### ASSIGNMENT:
For the material below, count the lines containing "stage" and reply with the number alone.

### DATA RECORDS:

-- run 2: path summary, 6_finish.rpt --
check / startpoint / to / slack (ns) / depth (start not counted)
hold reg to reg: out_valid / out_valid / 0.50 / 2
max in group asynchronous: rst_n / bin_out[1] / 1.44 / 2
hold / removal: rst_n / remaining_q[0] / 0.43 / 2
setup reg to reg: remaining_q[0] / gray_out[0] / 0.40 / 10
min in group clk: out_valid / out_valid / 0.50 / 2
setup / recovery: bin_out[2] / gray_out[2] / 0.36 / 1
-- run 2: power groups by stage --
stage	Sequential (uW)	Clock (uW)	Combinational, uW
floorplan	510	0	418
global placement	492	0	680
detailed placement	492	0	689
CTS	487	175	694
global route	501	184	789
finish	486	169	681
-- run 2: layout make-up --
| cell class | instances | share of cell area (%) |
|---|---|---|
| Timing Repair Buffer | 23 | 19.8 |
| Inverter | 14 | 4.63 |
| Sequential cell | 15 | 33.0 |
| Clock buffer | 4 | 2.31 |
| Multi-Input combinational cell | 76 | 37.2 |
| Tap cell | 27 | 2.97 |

--

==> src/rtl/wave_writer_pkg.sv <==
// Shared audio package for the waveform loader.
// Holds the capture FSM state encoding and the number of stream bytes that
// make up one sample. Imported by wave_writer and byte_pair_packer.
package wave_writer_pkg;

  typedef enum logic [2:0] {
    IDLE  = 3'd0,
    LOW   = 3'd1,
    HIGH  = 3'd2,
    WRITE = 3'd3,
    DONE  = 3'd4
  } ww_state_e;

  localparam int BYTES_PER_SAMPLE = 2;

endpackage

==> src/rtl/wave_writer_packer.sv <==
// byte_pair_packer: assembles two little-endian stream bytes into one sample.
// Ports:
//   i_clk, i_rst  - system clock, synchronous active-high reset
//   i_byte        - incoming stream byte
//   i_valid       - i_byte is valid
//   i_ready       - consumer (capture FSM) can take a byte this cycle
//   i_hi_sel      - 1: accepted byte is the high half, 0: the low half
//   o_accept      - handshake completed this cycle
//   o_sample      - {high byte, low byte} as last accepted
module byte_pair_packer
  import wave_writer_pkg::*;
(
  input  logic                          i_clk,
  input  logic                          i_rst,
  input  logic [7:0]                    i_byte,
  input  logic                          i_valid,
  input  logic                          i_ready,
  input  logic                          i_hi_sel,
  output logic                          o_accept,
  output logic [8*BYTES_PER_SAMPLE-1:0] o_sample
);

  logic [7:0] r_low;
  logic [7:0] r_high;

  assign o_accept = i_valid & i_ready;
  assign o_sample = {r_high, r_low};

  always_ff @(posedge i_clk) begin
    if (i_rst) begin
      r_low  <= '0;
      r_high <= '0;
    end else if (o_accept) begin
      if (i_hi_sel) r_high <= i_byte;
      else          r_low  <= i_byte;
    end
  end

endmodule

### ANSWER FOR THIS EXERCISE:
2